Mixed-use development now arriving at Hamline Station

The mixed-use Hamline Station development is officially complete, fully leased on the 108-unit residential side and seeking commercial tenants to overlook the Green Line light rail transit station at Hamline Avenue in St. Paul.

Though only one commercial tenant has signed a lease so far, Minneapolis developer Project for Pride in Living fielded 600 applications from people who wanted to live in the pair of four-story, mixed-income buildings at 1305 and 1309 W. University Ave.

The buildings cater to households making 50 to 60 percent of the area median income and offers 14 units for formerly homeless people making 30 percent of the median income. The apartments, ranging from studios to three bedrooms, rent for between $550 and $1,178 per month.

So far, Minneapolis-based Project for Pride in Living has secured a commercial lease with AT&T, which will open a retail store in the building at the corner of Hamline and University avenues in the coming weeks. In full, the 14,000-square feet of commercial space can fit up to seven tenants.

A couple of potential restaurant tenants have shown interest in filling some of the remaining retail space, but no other leases have been secured, planners said Tuesday.

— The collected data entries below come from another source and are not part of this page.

## config.mk

```make
export PLATFORM = sky130hd
export DESIGN_NAME = spi_flash_reader
export DESIGN_NICKNAME = d
export VERILOG_FILES = /design/src/rtl/spi_flash_reader.sv
export SDC_FILE = /design/constraint.sdc
export NUM_CORES = 1
export LEC_CHECK = 0
export BUFFER_PORTS_ARGS = -buffer_cell sky130_fd_sc_hd__buf_2
export CAP_MARGIN = 10
export CORE_UTILIZATION = 47
export DETAILED_ROUTE_END_ITERATION = 7
export PLACE_DENSITY = 0.77
export SLEW_MARGIN = 20
export SYNTH_ARGS = -nofsm -noshare
export SYNTH_HDL_FRONTEND = slang
export SYNTH_SLANG_ARGS = --single-unit
```

## constraint.sdc

```tcl
create_clock -name clk -period 4.45 [get_ports clk]
set_input_delay 0.6675 -clock clk [delete_from_list [all_inputs] [get_ports clk]]
set_output_delay 0.6675 -clock clk [all_outputs]
set_load 0.03 [all_outputs]
```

Stakeholders including St. Paul Mayor Chris Coleman, City Council President Russ Stark and Metropolitan Council member Jon Commers spoke Tuesday at a grand opening celebration, underlining the $28 million project’s significance in the city and region.

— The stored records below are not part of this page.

File: src/rtl/dodge_game_engine.sv
// rtl/dodge_game_engine.sv - dodge game core: obstacles, player, collision, score, IDLE/PLAY/OVER (optional DODGE_LIVES_EN)
module dodge_game_engine #(
  parameter int          NUM_OBJ   = 4,
  parameter int          FIELD_W   = 192,
  parameter int          FIELD_H   = 930,
  parameter int          X_W       = 9,
  parameter int          Y_W       = 11,
  parameter int          OBJ_HW    = 5,
  parameter int          OBJ_HH    = 50,
  parameter int          PL_HW     = 5,
  parameter int          PL_HH     = 50,
  parameter int          PL_STEP   = 5,
  parameter int          BASE_SPD  = 5,
  parameter int          SCORE_W   = 8,
  parameter logic [15:0] LFSR_SEED = 16'hACE1
`ifdef DODGE_LIVES_EN
  , parameter int        LIVES     = 3
`endif
) (
  input  logic                     clk,
  input  logic                     rst_n,
  input  logic                     start,
  input  logic                     mv,
  input  logic                     btn_left,
  input  logic                     btn_right,
  output logic [NUM_OBJ*X_W-1:0]   obj_x,
  output logic [NUM_OBJ*Y_W-1:0]   obj_y,
  output logic [X_W-1:0]           player_x,
  output logic [Y_W-1:0]           player_y,
  output logic [SCORE_W-1:0]       score,
  output logic [SCORE_W-1:0]       best_score,
  output logic [1:0]               state,
  output logic                     game_over
`ifdef DODGE_LIVES_EN
  , output logic [2:0]             lives
`endif
);

  localparam logic [1:0] S_IDLE = 2'b00;
  localparam logic [1:0] S_PLAY = 2'b01;
  localparam logic [1:0] S_OVER = 2'b10;

  localparam logic [Y_W+1:0]     FH       = (Y_W+2)'(FIELD_H);
  localparam logic [X_W+1:0]     XMIN     = (X_W+2)'(PL_HW);
  localparam logic [X_W+1:0]     XMAX     = (X_W+2)'(FIELD_W - PL_HW);
  localparam logic [X_W+1:0]     STEP     = (X_W+2)'(PL_STEP);
  localparam logic [X_W-1:0]     HIT_X    = X_W'(PL_HW + OBJ_HW);
  localparam logic [Y_W-1:0]     HIT_Y    = Y_W'(PL_HH + OBJ_HH);
  localparam logic [Y_W-1:0]     PLAYER_Y = Y_W'(FIELD_H - 1);
  localparam logic [Y_W-1:0]     START_Y  = Y_W'(100);
  localparam logic [SCORE_W+3:0] SMAX     = {4'b0, {SCORE_W{1'b1}}};

  logic [X_W-1:0]     ox [NUM_OBJ];
  logic [Y_W-1:0]     oy [NUM_OBJ];
  logic [X_W-1:0]     ox_mv [NUM_OBJ];
  logic [Y_W-1:0]     oy_mv [NUM_OBJ];
  logic [Y_W+1:0]     y_sum;
  logic [3:0]         nwrap;
  logic [SCORE_W+3:0] score_sum;
  logic [SCORE_W-1:0] score_mv;
  logic [X_W+1:0]     px_next;
  logic [X_W-1:0]     player_mv;
  logic [X_W-1:0]     dx;
  logic [Y_W-1:0]     dy;
  logic               hit;
  logic [15:0]        lfsr;
  logic [15:0]        lfsr_next;

  // Evenly spaced starting columns for the obstacles
  function automatic logic [X_W-1:0] init_x(input int idx);
    return X_W'(FIELD_W * (2*idx + 1) / (2*NUM_OBJ));
  endfunction

  // Respawn column from an 8-bit window of the LFSR, scaled into the field
  function automatic logic [X_W-1:0] spawn_x(input int idx, input logic [15:0] l);
    logic [7:0]  r;
    logic [31:0] p;
    for (int k = 0; k < 8; k++) r[k] = l[4'(2*idx + k)];
    p = 32'(r) * 32'(FIELD_W - 2*OBJ_HW);
    return X_W'(32'(OBJ_HW) + (p >> 8));
  endfunction

  genvar g;
  generate
    for (g = 0; g < NUM_OBJ; g++) begin : g_pack
      assign obj_x[g*X_W +: X_W] = ox[g];
      assign obj_y[g*Y_W +: Y_W] = oy[g];
    end
  endgenerate

  assign player_y = PLAYER_Y;

  // Next-step positions, wrap count, saturating score, collision and LFSR step
  always_comb begin
    lfsr_next = {1'b0, lfsr[15:1]} ^ (lfsr[0] ? 16'hB400 : 16'h0000);
    nwrap     = '0;
    hit       = 1'b0;
    y_sum     = '0;
    dx        = '0;
    dy        = '0;
    for (int i = 0; i < NUM_OBJ; i++) begin
      y_sum = {2'b00, oy[i]} + (Y_W+2)'(BASE_SPD*(i+1)) + (Y_W+2)'({score, 1'b0});
      if (y_sum >= FH) begin
        oy_mv[i] = '0;
        ox_mv[i] = spawn_x(i, lfsr);
        nwrap    = nwrap + 4'd1;
      end else begin
        oy_mv[i] = y_sum[Y_W-1:0];
        ox_mv[i] = ox[i];
      end
      dx = (player_x >= ox[i]) ? player_x - ox[i] : ox[i] - player_x;
      dy = (PLAYER_Y >= oy[i]) ? PLAYER_Y - oy[i] : oy[i] - PLAYER_Y;
      if (dx <= HIT_X && dy <= HIT_Y) hit = 1'b1;
    end
    score_sum = {4'b0, score} + {{SCORE_W{1'b0}}, nwrap};
    score_mv  = (score_sum > SMAX) ? {SCORE_W{1'b1}} : score_sum[SCORE_W-1:0];

    px_next = {2'b00, player_x};
    if (btn_left && !btn_right)
      px_next = (px_next < XMIN + STEP) ? XMIN : px_next - STEP;
    else if (btn_right && !btn_left)
      px_next = px_next + STEP;
    if (px_next > XMAX) px_next = XMAX;
    if (px_next < XMIN) px_next = XMIN;
    player_mv = px_next[X_W-1:0];
  end

  // Game state machine, positions, score and LFSR registers
  always_ff @(posedge clk or negedge rst_n) begin
    if (!rst_n) begin
      state      <= S_IDLE;
      score      <= '0;
      best_score <= '0;
      game_over  <= 1'b0;
      lfsr       <= LFSR_SEED;
      player_x   <= X_W'(FIELD_W/2);
      for (int i = 0; i < NUM_OBJ; i++) begin
        ox[i] <= init_x(i);
        oy[i] <= START_Y;
      end
`ifdef DODGE_LIVES_EN
      lives      <= 3'(LIVES);
`endif
    end else begin
      lfsr      <= lfsr_next;
      game_over <= 1'b0;
      case (state)
        S_IDLE, S_OVER: begin
          if (start) begin
            state    <= S_PLAY;
            score    <= '0;
            player_x <= X_W'(FIELD_W/2);
            for (int i = 0; i < NUM_OBJ; i++) begin
              ox[i] <= init_x(i);
              oy[i] <= START_Y;
            end
`ifdef DODGE_LIVES_EN
            lives    <= 3'(LIVES);
`endif
          end
        end
        S_PLAY: begin
          // A hit takes priority over a coincident mv: positions freeze
          if (hit) begin
`ifdef DODGE_LIVES_EN
            if (lives > 3'd1) begin
              lives <= lives - 3'd1;
              for (int i = 0; i < NUM_OBJ; i++) begin
                oy[i] <= '0;
                ox[i] <= spawn_x(i, lfsr);
              end
            end else begin
              lives     <= 3'd0;
              state     <= S_OVER;
              game_over <= 1'b1;
              if (score > best_score) best_score <= score;
            end
`else
            state     <= S_OVER;
            game_over <= 1'b1;
            if (score > best_score) best_score <= score;
`endif
          end else if (mv) begin
            score    <= score_mv;
            player_x <= player_mv;
            for (int i = 0; i < NUM_OBJ; i++) begin
              ox[i] <= ox_mv[i];
              oy[i] <= oy_mv[i];
            end
          end
        end
        default: state <= S_IDLE;
      endcase
    end
  end

endmodule

File: config.mk
export PLATFORM = sky130hd
export DESIGN_NAME = dodge_game_engine
export DESIGN_NICKNAME = d
export VERILOG_FILES = /design/src/rtl/dodge_game_engine.sv
export SDC_FILE = /design/constraint.sdc
export NUM_CORES = 1
export LEC_CHECK = 0
export ABC_AREA = 1
export CORE_UTILIZATION = 52
export DETAILED_ROUTE_END_ITERATION = 10
export PLACE_DENSITY = 0.74
export SLEW_MARGIN = 15
export SYNTH_ARGS = -nofsm -noshare
export SYNTH_HDL_FRONTEND = slang
export SYNTH_SLANG_ARGS = --single-unit
File: constraint.sdc
create_clock -name clk -period 4.6 [get_ports clk]
set_input_delay 0.92 -clock clk [delete_from_list [all_inputs] [get_ports clk]]
set_output_delay 0.92 -clock clk [all_outputs]
set_load 0.01 [all_outputs]
* Word-level counts from Yosys, hierarchy flattened
Index checks and enable logic that the tools add are counted.
Operators by class: $mul 1, shifts and indexed selects 0, bitwise operators 1, reduce and logical (&&, ||, !) cells 18, $lt $le $gt $ge 25, muxes and demuxes 49, $add $sub $neg 31, div/mod/pow operators 0, equal/unequal tests 10
Operators by type and width (number):
- $mux 44 | 3
- $mux 11 | 11
- $mux 36 | 3
- $pmux 44 s2 | 1
- $mux 9 | 9
- $pmux 36 s2 | 1
- $sub 9x9->9 | 8
- $add 12x9->13 | 4
- $ge 13x10->1 const B | 4
- $ge 10x11->1 const A | 4
- $le 11x7->1 const B | 4
- $sub 10x11->11 const A | 4
- $sub 11x10->11 const B | 4
- $ge 9x9->1 | 4
- $le 9x4->1 const B | 4
- $mux 8 | 4
- $add 11x4->12 const B | 2
- $reduce_and 5->1 | 4
- $pmux 9 s2 | 1
- $mux 16 | 1
- $ne 2x2->1 const B | 8
- $pmux 8 s2 | 1
- $xor 15x16->16 | 1
- $mul 8x7->15 const B | 1
- other kinds (29) | 44
Storage, ports and cells: bits in read-only memories 0, memories kept 0, bits in latches 0, register bits after elaboration 124, memory bits (writable) 0, output and inout bits 119, input port bits 6

* Depth between registers and ports, before layout
Gate-level depths: netlist (run 1).
depth after elaboration 16, mapped depth 35, depth with buffers taken out 35

* Least setup slack after synthesis (run 1)
No wires, ideal clock.
path kind flip-flop to flip-flop, from register oy (netlist bit obj_y[13]), to register score[6], setup slack -0.547 ns, period minus slack after synthesis 5.147 ns, library setup time 0.131 ns, arrival 5.016 ns, data required time 4.469 ns, cell stages (with the launch flop) 30, path through dfstp_2 ha_1 ha_1 fa_1 nand3_1 nand2_1 nand2_1 nand2_1 a21oi_1 nor2_1 o21ai_0 nand3_1 a21oi_1 nand2_1 inv_1 ha_1 or2_2 nand2_1 inv_1 ha_1 inv_1 nand2_1 o21ai_0 fa_1 o31ai_1 inv_1 nor2_1 inv_1 o311ai_0 o21ai_1
Between the ends: longest elaborated chain between the ends 14, elaborated cells on any way between the ends 25, classes of those cells 7 x add/sub; 4 x order compare; 1 x eq/ne; 11 x mux; 2 x reduce/logical
RTL lines:
- start: declaration | line 54 | logic [Y_W-1:0] oy [NUM_OBJ];
- start signal: indexed assignment | line 188 | oy[i] <= oy_mv[i];
- $add 11x4->12 | line 102 | y_sum = {2'b00, oy[i]} + (Y_W+2)'(BASE_SPD*(i+1)) + (Y_W+2)'({score, 1'b0});
- $add 12x9->13 | line 102
- $ge 13x10->1 | line 103 | if (y_sum >= FH) begin
- $mux 2 | line 103
- $add 2x1->3 | line 106 | nwrap = nwrap + 4'd1;
- $mux 4 | line 103
- $add 4x1->4 | line 106
- $mux 4 | line 103
- $add 8x4->9 | line 115 | score_sum = {4'b0, score} + {{SCORE_W{1'b0}}, nwrap};
- $gt 9x8->1 | line 116 | score_mv = (score_sum > SMAX) ? {SCORE_W{1'b1}} : score_sum[SCORE_W-1:0];
- $mux 8 | line 116
- $mux 8 | line 183 | end else if (mv) begin
- $mux 8 | line 164 | if (hit) begin
- $pmux 8 s2 | line 147 | case (state)
- end signal: assignment | line 184 | score <= score_mv;
- end: declaration | line 30 | output logic [SCORE_W-1:0] score,
Parallel ways exist; a longest one is shown, timed or not. The select of a mux whose other input is x is not followed. A chain may end at the register's enable or synchronous reset.

* Worst setup path in the final report (run 1)
from register oy (netlist bit obj_y[13]), to register score[5]
The elaborated chain is that of the path after synthesis.

==> results of run 1 <==
cell usage after synthesis, types with 10 or more instances:
master    instances
nand2_1         609
inv_1           304
nand3_1         177
ha_1            163
nor2_1          146
a21oi_1          89
o21ai_0          80
dfrtp_1          71
xor2_1           54
buf_4            40
o21ai_2          30
nand4_1          29
dfstp_2          27
fa_1             20
buf_2            16
o21ai_1          15
xnor2_1          14
o211ai_1         12
buf_6            10
final cells by class:
class	instances	area [um^2]	area share, %
Multi-Input combinational cell	1542	9130	59.7
Sequential cell	98	2490	16.2
Timing Repair Buffer	207	1820	11.9
Inverter	312	1170	7.65
Tap cell	324	405	2.65
Clock buffer	9	225	1.47
Clock inverter	7	62.6	0.409
power by group through the flow:
stage               Combinational (mW)  Clock [mW]  Sequential, mW
floorplan                         6.43           0            1.69
global route                      11.0       0.816            1.66
global placement                  9.22           0            1.62
CTS                               9.59       0.784            1.61
finish                            9.86       0.768            1.62
detailed placement                9.38           0            1.62
metal layers:
| layer | vias to the layer above | wire length (um) | track usage, % |
|---|---|---|---|
| met3 | 67 | 2160 | 2.62 |
| li1 | 6648 | - | - |
| met1 | 6097 | 16300 | 38.7 |
| met2 | 444 | 17100 | 48.0 |
| met4 | 0 | 1040 | 10.5 |
| met5 | - | 0 | 0 |
repair_timing:
action                                 in CTS  in global routing
endpoints found under the hold margin       0                  0
buffers inserted                           20                  5
setup endpoints to repair                   8                 22
gates resized for setup                    23                 32
pin swaps                                  19                 31
gates cloned                                0                  0
cell usage in the layout (no fill, tap or decap), drive strengths merged, types with 5 or more instances in the layout:
cell type	n
xnor2	14
a21o	5
nand4	29
a21oi	90
buf	115
nand3b	9
or2	6
xor2	54
dfrtp	71
nor3	8
nand2	618
o211ai	12
fa	20
conb	34
inv	314
o21bai	5
dfstp	27
clkbuf	9
ha	163
o21ai	125
clkdlybuf4s50	92
nand3	181
nor2	151
how the worst min path moves through the flow:
stage                       from           endpoint  slack (ns)  cells past startpoint
6_report       lfsr[8]$_DFF_PN0_  lfsr[7]$_DFF_PN1_        0.35                      0
5_1_grt        lfsr[9]$_DFF_PN0_  lfsr[8]$_DFF_PN0_        0.37                      0
4_1_cts        lfsr[8]$_DFF_PN0_  lfsr[7]$_DFF_PN1_        0.36                      0
3_5_place_dp   lfsr[8]$_DFF_PN0_  lfsr[7]$_DFF_PN1_        0.34                      0
3_3_place_gp   lfsr[9]$_DFF_PN0_  lfsr[8]$_DFF_PN0_        0.34                      0
2_1_floorplan  lfsr[9]$_DFF_PN0_  lfsr[8]$_DFF_PN0_        0.33                      0
state kept, by name, indices dropped and copies added (netlist names):
register    count
obj_x          12
lfsr           16
state           2
game_over       1
score           8
obj_y          42
player_x        9
best_score      8
through the flow:
step                hold slack, ns  area [um^2]  std cells  TNS, ns  power, mW
CTS                          0.358        15200       2496   -0.176       12.0
finish                       0.351        15300       2499   -0.966       12.2
detailed placement           0.339        14700       2461    -1.73       11.0
floorplan                    0.331        13100       2028  -0.0290       8.13
global placement             0.339        14700       2461   -0.311       10.8
global route                 0.366        15300       2499    -3.09       13.5
cells by family after synthesis:
logic type	share of synthesized area [%]
AO/OA/AOI/OAI	11.3
XOR/XNOR	4.61
adder cells (fa/ha/maj)	18.9
buffers and inverters	13.2
flip-flops	19.2
other	0.0581
AND/OR/NAND/NOR	32.8
critical path: cells and delay by family (launching register included):
kind	cells	cell delay, ns
adder cells (fa/ha/maj)	6	1.52
AND/OR/NAND/NOR	13	1.17
AO/OA/AOI/OAI	4	0.75
flip-flops	1	0.56
buffers and inverters	5	0.37
XOR/XNOR	2	0.31
==> Implementation_results.wiki, run 1 <==
{| class="wikitable"
! Metric !! Value
|-
| Delay of the slowest critical-path stage || approximately 0.56 ns
|-
| Internal Dissipation || between 5 and 6 mW
|-
| Final setup violation count || 8
|-
| Top cell type's share of synthesized area || between 15 and 20%
|-
| Routed WL per cell || 14.6 um
|-
| Power per unit of standard cell area || 801 nW/um^2
|-
| Yosys top cell by area || nand2_1
|-
| Yosys reg bits || 98
|-
| Vias in the first global route || 12,200
|-
| Critical path arrival || 5.03 ns
|-
| All-layer global routing usage || 28.8%
|-
| Cells on worst reg2reg path || 30
|-
| Worst-margin pin slew || ~0.7 ns
|-
| Worst r2r dst || score[5]$_DFFE_PN0P_
|-
| Post-synth EDFFs || 0
|-
| Worst IR Drop VDD || 445 uV
|-
| Proportion of synthesized flip-flops having asynchronous set or reset || 100%
|-
| Port bufs || a little over 90
|-
| Worst hold path class || reg -> reg
|-
| Area contributors post-synth || nand2_1 18%, ha_1 16%, dfrtp_1 14%
|-
| Number of antenna violations at the first check in global routing || 0
|-
| Setup crit end kind || flip-flop
|-
| Post-synthesis instance area || 12,900 um^2
|-
| Via density per instance || 5.30
|-
| Skew final || 0.00934 ns
|-
| Maximum clock rate || between 0.2 and 0.25 GHz
|-
| Capturing element of the worst setup path || score[5]$_DFFE_PN0P_
|-
| Seq pwr share || 13.2%
|-
| Leakage power || 8.45 nW
|-
| Floorplan Core Area || 24,300 um^2
|-
| Routability congestion estimate from global placement || 0.963
|-
| Total Die Area || 25,500 um^2
|-
| DIE HEIGHT || approximately 160 um
|-
| Switching Fraction || 54.1%
|-
| Cell count after synthesis || 1,996
|-
| Total wirelength of the detailed-routed design || 36,600 um
|-
| Number of max-capacitance violations reported || 0
|-
| Syn_area_per_cell || between 6 and 7 um^2
|-
| Final min period || 4.77 ns
|-
| Ratio of final minimum period to clock period || 104%
|-
| Num CTS Buffers || 9
|-
| Max Fanout on Critical Path || 3
|-
| Worst setup slack for register-to-register paths || -0.17 ns
|-
| Worst Setup SP || obj_y[13]$_DFFE_PN1P_
|-
| Synth unique cells || between 40 and 50
|-
| Portion of total power attributed to the clock network || 6.3%
|-
| Post-DRT Antenna Nets || 0
|-
| Normalized max-slew margin || 51.8%
|-
| Worst slack at placement || -0.280 ns
|-
| Number of nets in the layout || 2,359
|-
| Clk sinks || 98
|-
| Width of the die || 160 um
|-
| Final core occ || approximately 63%
|-
| Yosys warns || 0
|-
| Cell chosen for the clock root || clkbuf_16
|-
| Failing checks || negative setup slack
|-
| Slowest CP cell || dfstp_2
|-
| Largest net degree at the start of global routing || 44
|-
| Worst-case setup margin in the final layout || -0.170 ns
|-
| Fill cell count || roughly 2,200
|-
| CP Launch Type || flip-flop
|-
| Predominant post-synthesis flop cell || dfrtp_1
|-
| Estimated wirelength of the detail-placed design || roughly 28,000 um
|-
| Latest clock arrival within the worst-skew pair || 0.37 ns
|-
| Critical register-to-register path startpoint || obj_y[13]$_DFFE_PN1P_
|-
| Clock slew seen by the registers of the worst setup and hold paths || around 0.080 ns
|-
| DRC marker count from the first detailed-route iteration || slightly above 900
|-
| Total count of max-transition violations in the final report || 0
|-
| Final hold violation count || 0
|-
| DR vias || 13,300
|-
| Clock tree from TritonCTS || done
|-
| Wire length of the first global-routing pass || 60,100 um
|-
| Initial standard-cell utilization of the core || 53.1%
|-
| I/O Pins || around 130
|-
| Proportion of layout cells with a drive suffix above 1 || 12.9%
|-
| Diodes inserted || 0
|-
| Gate power share || about 81%
|-
| Router iterations before antenna repair || 6
|-
| Maximum level of the CTS H-tree || 3
|-
| Seq/Total Area, Yosys || ~19%
|-
| Area growth from synthesis to final layout || 18.4%
|-
| Run status || finished, violations left
|-
| Path type of the worst setup path || reg -> reg
|-
| Clk buf depth || 2
|-
| Residual overflow from global routing || 0
|-
| CP Data Required Time || 4.86 ns
|-
| Num rows || 57
|-
| Hold buffer count at CTS || 0
|-
| Switching power summed over all nets || between 6 and 7 mW
|-
| Remaining routing DRC violations || 0
|-
| Setup repair after global routing missed its margin || yes
|}
No activity file was read; power rests on OpenSTA's default activity.
==> run 2: changes to the inputs <==
ABC_AREA = not set   (was 1)
CTS_CLUSTER_SIZE = 30   (was not set)
GPL_ROUTABILITY_DRIVEN = 0   (was not set)
==> run 2 against run 1 <==
  * Via count down 13%
  * Worst setup slack lost 0.20 ns
  * Sequential power shrank 2%
  * Design area is 3.7% lower
  * Count of clock-buffer cells in the layout up 2
  * Synthesized area fell by 7.0%
  * Non-clock buffer count increased by 33
  * The run still ends with negative setup slack left
  * Power grew 0.53%
  * Sequential cell count did not move
  * Fmax is 3.9% lower
  * First-iteration DRC count decreased by 23%
  * Clock power hardly changed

“I think the statement that we made here at Hamline Station … is that St. Paul continues to be a community where all can thrive, where all are welcome [and] where all are valued,” Coleman said.

The project faced delays last year as Project for Pride in Living wrestled through what the organization’s president and CEO, Paul Williams, described as “complex” funding structure.

Nearly $2.1 million of the funding came from tax increment financing agreements from the city. The Met Council granted $3.2 million to help with the project, which was built on a former used-car lot and required soil cleanup.

The development also received $1.7 million in loans from a federal low-interest HOME Investment Partnership Program, which are administered by the city. The Minnesota Housing Finance Agency contributed $5.7 million to the project.

U.S. Bank offered the largest chunk of financing, buying about $15 million in tax credits and offering a $15 million construction loan for the project.